Just as the one of the benefits of a ready made company can be its previous existence, the main disadvantage of an off-the-shelf company can also be the uncertainty surrounding its past.
When a uk limited company is transferred from one owner to another the only items of substance which change are the shareholders. The company's separate legal entity in law means that changes to the persons who own the company does not in any way affect the business' existence or its history.
Potential purchasers of a ready made company which has previously traded therefore need to know exactly what they are buying, that is, what the company has done in its past.
By purchasing the entity the shareholders are taking over all of the company's available assets including any cash, fixed assets, bank accounts and possible a VAT and PAYE registration.
Liabilities Pass with the Transfer of the Company
The purchasers are also accepting direct responsibility for all of the ready made company's liabilities and current and future debts. Liabilities are both those which are known at the time of purchase and those which may be unknown or undisclosed when the shares are transferred, but which may come to light in the future.

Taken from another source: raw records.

**src/lpmr_defines.vh**
```
/*
 * Constants for the mode register bank and the Activate decode.
 * Assumes it is included by its bare name from each design file.
 */
`ifndef LPMR_DEFINES_VH
`define LPMR_DEFINES_VH

// Mode register addresses
`define LPMR_ADDR_THERMAL    8'h04
`define LPMR_ADDR_MAKER      8'h05
`define LPMR_ADDR_REV_ONE    8'h06
`define LPMR_ADDR_REV_TWO    8'h07
`define LPMR_ADDR_CONFIG     8'h08
`define LPMR_ADDR_TEST       8'h09
`define LPMR_ADDR_CALIB      8'h0A
`define LPMR_ADDR_BANK_MASK  8'h10
`define LPMR_ADDR_PATTERN_A  8'h20
`define LPMR_ADDR_PATTERN_B  8'h28
`define LPMR_ADDR_SOFT_RESET 8'h3F

// Command codes on rising-edge bits 3:0 (bit 0 first)
`define LPMR_CMD_CFG_WRITE   4'h0
`define LPMR_CMD_CFG_READ    4'h8
`define LPMR_CMD_PRE         4'hB
`define LPMR_ACT_CODE        2'h2

// Thermal status fields
`define LPMR_FLAG_BIT        7
`define LPMR_HOT_BIT         2
`define LPMR_RATE_LOW_LIMIT  3'h0
`define LPMR_RATE_1X         3'h3
`define LPMR_RATE_RESERVED   3'h4
`define LPMR_RATE_DERATE     3'h6
`define LPMR_RATE_HIGH_LIMIT 3'h7
`define LPMR_RATE_RESET      3'h3

// Calibration codes
`define LPMR_CAL_INIT        8'hFF
`define LPMR_CAL_LONG        8'hAB
`define LPMR_CAL_SHORT       8'h56
`define LPMR_CAL_RESET       8'hC3

// Configuration register fields
`define LPMR_CFG_TYPE_S4     2'h0
`define LPMR_CFG_DENSITY_256 4'h2
`define LPMR_CFG_IO_X32      2'h0
`define LPMR_CFG_IO_X16      2'h1

// Bank mask layout and reset
`define LPMR_BANKS           4
`define LPMR_MASK_RESET      4'h0

`endif

```
**src/lpmr_mode_regs.v**
```verilog
/*
 * Mode register bank of a four-bank low-power DDR memory, with the
 * thermal status, identification, calibration, bank mask, pattern
 * and reset registers, plus the Activate decode.
 * A read answers one cycle after its command; calibration starts,
 * the reset request and the Activate strobe are one-cycle pulses.
 * Assumes the command/address halves arrive together, synchronous to
 * clk, and that the thermal sensor code is synchronous as well.
 */
//
// Contract
// - Thermal register reports a read-only 3-bit refresh-rate code.
// - Update flag sets whenever the rate code changed since last read.
// - Reading the thermal register clears the update flag.
// - Update flag is zero after power-up until a change.
// - Rate bit 2 reads one above 85 degrees.
// - Two read-only revision registers at 06H and 07H.
// - Configuration reads type, density and I/O width fields.
// - Calibration write starts init, long, short or impedance reset.
// - Undefined calibration codes are ignored.
// - Calibration pin tied high disables all calibration commands.
// - Bank mask bits 3:0 block self-refresh per bank.
// - Bank mask bits 7:4 are discarded.
// - Mask applies in self-refresh only; auto-refresh covers all.
// - Addresses 20H and 28H return patterns A and B.
// - Any write to 3FH resets the device.
// - Activate is chip select low, bit 0 low, bit 1 high.
// - Registers reached only by mode register read and write.
// - Writes to read-only registers change nothing.
//
`timescale 1ns/100ps
`include "lpmr_defines.vh"

module lpmr_mode_regs #(
	parameter       ROW_W          = 15,
	parameter [7:0] MAKER_ID       = 8'h5A, // Arbitrary value
	parameter [7:0] REVISION_ONE   = 8'h11, // Arbitrary value
	parameter [7:0] REVISION_TWO   = 8'h22, // Arbitrary value
	parameter [1:0] IO_WIDTH_CODE  = `LPMR_CFG_IO_X16,
	parameter [7:0] PATTERN_A      = 8'h55,
	parameter [7:0] PATTERN_B      = 8'h33
) (
	// Clock and reset
	input  wire             clk,
	input  wire             srst,
	// Command/address bus, both halves of one command
	input  wire             cs_n,
	input  wire [9:0]       ca_rise,
	input  wire [9:0]       ca_fall,
	// Environment
	input  wire [2:0]       temp_rate,
	input  wire             cal_pin_tied_high,
	input  wire             self_refresh_on,
	// Mode register read answer
	output reg              rd_valid,
	output reg  [7:0]       rd_data,
	// Calibration starts
	output reg              cal_init_start,
	output reg              cal_long_start,
	output reg              cal_short_start,
	output reg              cal_reset_start,
	// Device reset request
	output reg              soft_reset,
	// Refresh control
	output reg  [3:0]       refresh_bank_en,
	output reg  [3:0]       bank_mask,
	// Thermal status view
	output reg  [7:0]       thermal_status,
	// Activate decode
	output wire             act_strobe,
	output wire [1:0]       act_bank,
	output wire [ROW_W-1:0] act_row,
	output wire [3:0]       bank_active
);

	// Matches a mode register command in the rising half
	function cmd_is;
		input       sel_n;
		input [3:0] code;
		input [3:0] want;
		begin
			cmd_is = !sel_n && (code == want);
		end
	endfunction

	// True for a code that starts a calibration
	function cal_code_ok;
		input [7:0] code;
		begin
			cal_code_ok = (code == `LPMR_CAL_INIT) ||
				(code == `LPMR_CAL_LONG) ||
				(code == `LPMR_CAL_SHORT) ||
				(code == `LPMR_CAL_RESET);
		end
	endfunction

	// Command strobes
	wire       wr_cmd;
	wire       rd_cmd;
	// Address and data fields of the command
	wire [7:0] reg_addr;
	wire [7:0] wr_value;
	// Address hits, shared by the read path and the write targets
	wire       hit_thermal;
	wire       hit_maker;
	wire       hit_rev_one;
	wire       hit_rev_two;
	wire       hit_config;
	wire       hit_calib;
	wire       hit_bank_mask;
	wire       hit_pattern_a;
	wire       hit_pattern_b;
	wire       hit_soft_reset;
	// Qualified events
	wire       thermal_read;
	wire       rate_changed;
	wire       cal_allowed;
	wire       cal_write;
	wire       mask_write;
	wire       reset_write;
	// Fixed and composed read values
	wire [7:0] config_value;
	wire [7:0] status_value;

	// Held thermal state
	reg  [2:0] rate;
	reg        temp_change_flag;
	// Next values of the read answer
	reg  [7:0] next_rd_data;
	reg        next_rd_valid;
	// Next values of the calibration pulses
	reg        next_cal_init;
	reg        next_cal_long;
	reg        next_cal_short;
	reg        next_cal_reset;
	// Next value of the refresh enables
	reg  [3:0] next_refresh_bank_en;

	// Command decode: writes and reads only via the mode register commands
	assign wr_cmd = cmd_is(cs_n, ca_rise[3:0], `LPMR_CMD_CFG_WRITE);
	assign rd_cmd = cmd_is(cs_n, ca_rise[3:0], `LPMR_CMD_CFG_READ);

	// Address is rising bits 9:4 low, falling bits 1:0 high
	assign reg_addr = {ca_fall[1:0], ca_rise[9:4]};

	// Write data sits in falling bits 9:2
	assign wr_value = ca_fall[9:2];

	// Address hits; each compares against one mapped register
	assign hit_thermal    = (reg_addr == `LPMR_ADDR_THERMAL);
	assign hit_maker      = (reg_addr == `LPMR_ADDR_MAKER);
	assign hit_rev_one    = (reg_addr == `LPMR_ADDR_REV_ONE);
	assign hit_rev_two    = (reg_addr == `LPMR_ADDR_REV_TWO);
	assign hit_config     = (reg_addr == `LPMR_ADDR_CONFIG);
	assign hit_calib      = (reg_addr == `LPMR_ADDR_CALIB);
	assign hit_bank_mask  = (reg_addr == `LPMR_ADDR_BANK_MASK);
	assign hit_pattern_a  = (reg_addr == `LPMR_ADDR_PATTERN_A);
	assign hit_pattern_b  = (reg_addr == `LPMR_ADDR_PATTERN_B);
	assign hit_soft_reset = (reg_addr == `LPMR_ADDR_SOFT_RESET);

	// Thermal register read strobe
	assign thermal_read = rd_cmd && hit_thermal;

	// Sensor code differs from the one held
	assign rate_changed = (temp_rate != rate);

	// Calibration needs a resistor on the calibration pin
	assign cal_allowed = !cal_pin_tied_high;

	// Calibration write with a defined code only
	assign cal_write = wr_cmd && hit_calib && cal_allowed &&
		cal_code_ok(wr_value);

	// Bank mask write; read-only addresses never reach a register
	assign mask_write = wr_cmd && hit_bank_mask;

	// Reset register write, whatever the data
	assign reset_write = wr_cmd && hit_soft_reset;

	// Configuration value: width, density, type
	assign config_value = {IO_WIDTH_CODE, `LPMR_CFG_DENSITY_256,
		`LPMR_CFG_TYPE_S4};

	// Thermal status: flag on top, reserved bits zero, code below
	assign status_value = {temp_change_flag, 4'h0, rate};

	// Refresh rate code tracks the sensor
	always @(posedge clk) begin
		if (srst) begin
			rate <= `LPMR_RATE_RESET;
		end else begin
			rate <= temp_rate;
		end
	end

	// Update flag: a change sets it, a thermal read clears it,
	// and a change in the read cycle wins so it is never lost
	always @(posedge clk) begin
		if (srst) begin
			temp_change_flag <= 1'b0;
		end else if (rate_changed) begin
			temp_change_flag <= 1'b1;
		end else if (thermal_read) begin
			temp_change_flag <= 1'b0;
		end
	end

	// Thermal status mirror, one cycle behind the held state
	always @(posedge clk) begin
		if (srst) begin
			thermal_status <= 8'h00;
		end else begin
			thermal_status <= status_value;
		end
	end

	// Read data selection; unmapped and write-only return zero
	always @* begin
		next_rd_data = 8'h00;
		if (hit_thermal) begin
			next_rd_data = status_value;
		end else if (hit_maker) begin
			next_rd_data = MAKER_ID;
		end else if (hit_rev_one) begin
			next_rd_data = REVISION_ONE;
		end else if (hit_rev_two) begin
			next_rd_data = REVISION_TWO;
		end else if (hit_config) begin
			next_rd_data = config_value;
		end else if (hit_pattern_a) begin
			next_rd_data = PATTERN_A;
		end else if (hit_pattern_b) begin
			next_rd_data = PATTERN_B;
		end
	end

	// Answer strobe follows any read command
	always @* begin
		next_rd_valid = rd_cmd;
	end

	// Read answer register, one cycle after the command
	always @(posedge clk) begin
		if (srst) begin
			rd_valid <= 1'b0;
			rd_data  <= 8'h00;
		end else begin
			rd_valid <= next_rd_valid;
			if (next_rd_valid)
				rd_data <= next_rd_data;
		end
	end

	// Calibration selection; at most one start per accepted write
	always @* begin
		next_cal_init  = 1'b0;
		next_cal_long  = 1'b0;
		next_cal_short = 1'b0;
		next_cal_reset = 1'b0;
		if (cal_write) begin
			if (wr_value == `LPMR_CAL_INIT) begin
				next_cal_init = 1'b1;
			end else if (wr_value == `LPMR_CAL_LONG) begin
				next_cal_long = 1'b1;
			end else if (wr_value == `LPMR_CAL_SHORT) begin
				next_cal_short = 1'b1;
			end else begin
				next_cal_reset = 1'b1;
			end
		end
	end

	// Calibration start pulses, one cycle each
	always @(posedge clk) begin
		if (srst) begin
			cal_init_start  <= 1'b0;
			cal_long_start  <= 1'b0;
			cal_short_start <= 1'b0;
			cal_reset_start <= 1'b0;
		end else begin
			cal_init_start  <= next_cal_init;
			cal_long_start  <= next_cal_long;
			cal_short_start <= next_cal_short;
			cal_reset_start <= next_cal_reset;
		end
	end

	// Bank mask keeps the low nibble only
	always @(posedge clk) begin
		if (srst) begin
			bank_mask <= `LPMR_MASK_RESET;
		end else if (mask_write) begin
			bank_mask <= wr_value[3:0];
		end
	end

	// Refresh bank enables: the mask only counts in self-refresh
	always @* begin
		next_refresh_bank_en = 4'hF;
		if (self_refresh_on)
			next_refresh_bank_en = ~bank_mask;
	end

	// Refresh bank enable register; all banks after reset
	always @(posedge clk) begin
		if (srst) begin
			refresh_bank_en <= 4'hF;
		end else begin
			refresh_bank_en <= next_refresh_bank_en;
		end
	end

	// Reset register: any data value triggers it
	always @(posedge clk) begin
		if (srst) begin
			soft_reset <= 1'b0;
		end else begin
			soft_reset <= reset_write;
		end
	end

	// Writes to read-only addresses reach no register: only calibration,
	// bank mask and reset are write targets above.
	// The vendor test register accepts and drops its data.

	// Activate decode and bank tracking
	lpmr_act_track #(
		.ROW_W (ROW_W)
	) u_act (
		.clk         (clk),
		.srst        (srst),
		.cs_n        (cs_n),
		.ca_rise     (ca_rise),
		.ca_fall     (ca_fall),
		.act_strobe  (act_strobe),
		.act_bank    (act_bank),
		.act_row     (act_row),
		.bank_active (bank_active)
	);

endmodule

```
**src/lpmr_act_track.v**
```verilog
/*
 * Activate and Precharge decode with per-bank open tracking.
 * Assumes ca_rise and ca_fall hold the two halves of one command,
 * presented together in the cycle in which chip select is low.
 */
`timescale 1ns/100ps
`include "lpmr_defines.vh"

module lpmr_act_track #(
	parameter ROW_W = 15
) (
	// Clock and reset
	input  wire             clk,
	input  wire             srst,
	// Command/address bus
	input  wire             cs_n,
	input  wire [9:0]       ca_rise,
	input  wire [9:0]       ca_fall,
	// Decoded results
	output reg              act_strobe,
	output reg  [1:0]       act_bank,
	output reg  [ROW_W-1:0] act_row,
	output reg  [3:0]       bank_active
);

	wire act_hit;
	wire pre_hit;
	wire [3:0] bank_sel;

	// Activate is chip select low, bit 0 low, bit 1 high
	assign act_hit = !cs_n && (ca_rise[1:0] == `LPMR_ACT_CODE);
	assign pre_hit = !cs_n && (ca_rise[3:0] == `LPMR_CMD_PRE);
	assign bank_sel = 4'h1 << ca_rise[8:7];

	// Latch the opened bank and row, one-cycle strobe
	always @(posedge clk) begin
		if (srst) begin
			act_strobe <= 1'b0;
			act_bank   <= 2'h0;
			act_row    <= {ROW_W{1'b0}};
		end else begin
			act_strobe <= act_hit;
			if (act_hit) begin
				act_bank <= ca_rise[8:7];
				act_row  <= {ca_rise[6:2], ca_fall};
			end
		end
	end

	// Open on Activate, close on Precharge (bit 4 selects all banks)
	always @(posedge clk) begin
		if (srst) begin
			bank_active <= 4'h0;
		end else if (act_hit) begin
			bank_active <= bank_active | bank_sel;
		end else if (pre_hit) begin
			if (ca_rise[4])
				bank_active <= 4'h0;
			else
				bank_active <= bank_active & ~bank_sel;
		end
	end

endmodule

```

VAT and PAYE inspections by Revenue and Customs for example, occur periodically, typically every five years or so. During a five year interval, the company shareholders could have changed completely as a result of the off-the-shelf company being sold.
Should Revenue and Customs discover that there were errors in the company's accounting which resulted in an underpayment of tax, prima facie; it would be the current shareholders who would suffer as a result. The previous owners would not be faced with any of the bill even though the errors may have resulted wholly or partly throughout their tenure of the company.